999 R.E.S.P.O.N.D. [emerRgEncy diSPatch decisiONs in coviD-19]
Ambulance services around the UK are made up of a variety of emergency care staff, with different skills and capabilities. In addition to the familiar front -line paramedic crewed ambulances, there are a smaller number of specialist teams with extra training, equipment and expertise in treating the very sickest patients.
In Wales, the Emergency Medical Retrieval & Transfer Service (EMRTS) Cymru works alongside the Welsh Ambulance Service. EMRTS provides senior hospital doctors (consultants), specialist paramedics and specialist nurses to treat people at the scene of serious accidents, or when they are taken critically ill. EMRTS can respond to the scene of an emergency by road in rapid response cars, or by air on board the Wales Air Ambulance helicopters.
There are over 385,000 “999” calls to the ambulance service per year in Wales, but only a relatively small number of these are so serious in nature that they require the advanced critical care skills of the EMRTS team. To help decide which calls to go to the service has two members of staff working in the Welsh ambulance control room looking at all the 999 calls that come in 24 hours a day. They can speak to callers, look at notes on the computer system and speak to ambulance crews and first responders that may already be with a patient.
They use this information to decide if they should send a critical care team to help.

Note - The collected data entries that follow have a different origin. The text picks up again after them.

What follows belongs to an exercise in optimizing a design on an open flow for small area, a short achievable clock period and few clock cycles per item; a production flow would make more cautious choices.
Function was checked by simulation only, so behaviour that the tests miss may differ from the original.
The clock port is modelled as an ideal driver; clocking choices that lean on that would not hold on a real chip.
Power and IR drop assume default switching activity.

===== flow/run.sh =====
#!/bin/bash
# Standard ORFS layout, with:
#  - the port buffers made of sky130_fd_sc_hd__buf_1 instead of the buffer buffer_ports
#    would pick by itself, and the input port buffers then made sky130_fd_sc_hd__buf_4
#    after global placement (flow/post_gp.tcl);
#  - one more setup repair after CTS and after global routing toward a tighter target
#    (flow/post_cts.tcl, flow/post_grt.tcl).
set -euo pipefail
export BUFFER_PORTS_ARGS="-buffer_cell sky130_fd_sc_hd__buf_1"
export POST_GLOBAL_PLACE_TCL="$(pwd)/flow/post_gp.tcl"
export POST_CTS_TCL="$(pwd)/flow/post_cts.tcl"
export POST_GLOBAL_ROUTE_TCL="$(pwd)/flow/post_grt.tcl"
bash standard.sh synth > synth.log 2>&1
bash standard.sh > layout.log 2>&1

===== flow/post_gp.tcl =====
# Give the input ports a stronger buffer than the output ports: each input fans out
# to many cells, each output drives only its pin's load.
set n 0
foreach inst [get_cells input*] {
  if { [get_property $inst ref_name] == "sky130_fd_sc_hd__buf_1" } {
    replace_cell $inst sky130_fd_sc_hd__buf_4
    incr n
  }
}
puts "post_gp.tcl: resized $n input buffers to buf_4"
What follows belongs to an exercise in optimizing a design on an open flow for small area, a short achievable clock period and few clock cycles per item; a production flow would make more cautious choices. In this exercise RTL edits were held to simulation tests only and were not proved equivalent to the original. Power is estimated from default activity; no workload was simulated.

// gr_codec
module gr_codec (
    input  wire        clk,
    input  wire        rst,
    input  wire        enc_in_valid,
    output wire        enc_in_ready,
    input  wire        enc_in_eos,
    input  wire [7:0]  enc_in_rank,
    output wire        enc_out_valid,
    input  wire        enc_out_ready,
    output wire [31:0] enc_out_word,
    output wire        enc_out_last,
    input  wire        dec_in_valid,
    output wire        dec_in_ready,
    input  wire [31:0] dec_in_word,
    output wire        dec_out_valid,
    input  wire        dec_out_ready,
    output wire [7:0]  dec_out_rank,
    output wire        dec_out_eos
);
    gr_encoder u_enc (
        .clk       (clk),
        .rst       (rst),
        .in_valid  (enc_in_valid),
        .in_ready  (enc_in_ready),
        .in_eos    (enc_in_eos),
        .in_rank   (enc_in_rank),
        .out_valid (enc_out_valid),
        .out_ready (enc_out_ready),
        .out_word  (enc_out_word),
        .out_last  (enc_out_last)
    );
    gr_decoder u_dec (
        .clk       (clk),
        .rst       (rst),
        .in_valid  (dec_in_valid),
        .in_ready  (dec_in_ready),
        .in_word   (dec_in_word),
        .out_valid (dec_out_valid),
  ...
Size in the first run: roughly 260 flip-flops, about 93 I/O pins, about 19000 um2 of cells after synthesis.
make LEC_CHECK=0 ABC_AREA=1 CAP_MARGIN=20 CORE_MARGIN=2 CORE_UTILIZATION=40 CTS_BUF_LIST='sky130_fd_sc_hd__clkbuf_8 sky130_fd_sc_hd__clkbuf_16' CTS_CLUSTER_SIZE=16 PLACE_DENSITY=0.6 SETUP_SLACK_MARGIN=5 SLEW_MARGIN=20 finish   # period 10.0 ns
run.sh (not shown) runs the stock make flow with config.mk's settings and CLKGATE_MAP_FILE= SYNTH_SCRIPT=/design/flow/synth_recipe.tcl, a recipe that flattens the netlist after the stock synthesis.
Testbench counts at the start, summed over its fixed seeds: cycles 66,370, items 62,376.
This is an optimization exercise on Yosys and OpenROAD, whose aim is small area, a short achievable clock period and few clock cycles, not a production implementation.
RTL that was checked went through simulation tests only; none was proved equivalent to the original.
No activity file was given, so power comes from the tool's default toggle rates.

==> flow/design.v (excerpt) <==
module fb_blit (
    input  wire        clk,
    input  wire        rst,
    input  wire        cmd_valid,
    output wire        cmd_ready,
    input  wire [7:0]  cmd_op,
    input  wire [2:0]  cmd_mode,
    input  wire [1:0]  cmd_color,
    input  wire [15:0] cmd_arg0,
    input  wire [15:0] cmd_arg1,
    input  wire [15:0] cmd_arg2,
    input  wire [15:0] cmd_arg3,
    input  wire [15:0] cmd_arg4,
    input  wire [15:0] cmd_arg5,
    output wire        res_re,
    output wire [15:0] res_addr,
    input  wire [7:0]  res_rdata,
    output wire        fb_re,
    output wire [9:0]  fb_raddr,
    input  wire [7:0]  fb_rdata,
    output reg         fb_we,
    output reg  [9:0]  fb_waddr,
    output reg  [7:0]  fb_wdata
);
    localparam [7:0] OP_BITMAP = 8'h40;
    localparam [7:0] OP_SPRITE = 8'h50;
    localparam [1:0] C_OR   = 2'd0;    
    localparam [1:0] C_CLR  = 2'd1;    
    localparam [1:0] C_XOR  = 2'd2;    
    localparam [1:0] C_MASK = 2'd3;    
  ...
For scale: roughly 1500 cells after synthesis, roughly 180 I/O pins.
==> flow/config.mk <==
export PLATFORM = sky130hd
export DESIGN_NAME = fb_blit
export DESIGN_NICKNAME = fb_blit
export VERILOG_FILES = /design/flow/design.v
export SDC_FILE = /design/flow/constraint.sdc
export NUM_CORES = 4
export LEC_CHECK = 0
export CAP_MARGIN = 20
export CORE_MARGIN = 2
export CORE_UTILIZATION = 40
export SLEW_MARGIN = 20
==> flow/constraint.sdc <==
create_clock -name core_clock -period 12.0 [get_ports {clk}]
set_input_delay 2.4000 -clock core_clock [delete_from_list [all_inputs] [get_ports {clk}]]
set_output_delay 2.4000 -clock core_clock [all_outputs]
set_load 0.01 [all_outputs]
standard.sh (not shown) runs the stock make flow with config.mk's settings and CLKGATE_MAP_FILE= SYNTH_SCRIPT=/design/flow/synth_recipe.tcl, a recipe that flattens the netlist after the stock synthesis.
==> flow/flow/run.sh <==
#!/bin/bash
# Standard layout with the smallest plain buffers on the ports; timing repair
# aims for 8.0 ns of setup slack.
set -euo pipefail
export BUFFER_PORTS_ARGS="-buffer_cell sky130_fd_sc_hd__buf_1"
export SETUP_SLACK_MARGIN=8.0
bash standard.sh > flow.log 2>&1
The first run completed without violations.
Testbench counts at the start, summed over its fixed seeds: cycles 33,382.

It is important that the team is dispatched as quickly as possible to the most seriously ill patients.
However, as a small specialist team, it is also important that they are only sent to emergencies where they are needed. Getting the right information to make this decision in the heat of the moment can be very difficult.
We want to study the way in which the decision to dispatch a cri tical care team is made by the teams in the ambulance control rooms. We will closely study a number of recent cases where a critical care team was dispatched to an emergency. We will use the computer notes, listen to voice recordings of 999 calls, and study any other information that is available about the incident. We will use scientific methods that look in great detail at how members of the dispatch team work together under pressure to make a decision. This involves examining the words and phrases they use between one another, other ways they communicate, and how they make sense of the rapid flow of information from the 999 call.
Researchers have done this before for routine ambulance work, but we will be the first to look at this in the UK for the critical care teams. The process is normally a challenge; the COVID-19 pandemic and its aftermath added even more complexities in making these decisions. We will be looking at calls before and during the pandemic. We want to see if COVID-19 has changed the way tthat critical care teams respond to emergency cases. We will be looking at a selection of all 999 calls where a critical care team is sent to the scene. This includes people whose heart has stopped (cardiac arrest) or suffered a major trauma (e.g. a car accident).
We hope that we will be able to improve the process of getting critical care to the people who need it most. We will use our research to support training for new staff and ambulance staff that work alongside the service and to influence national policy.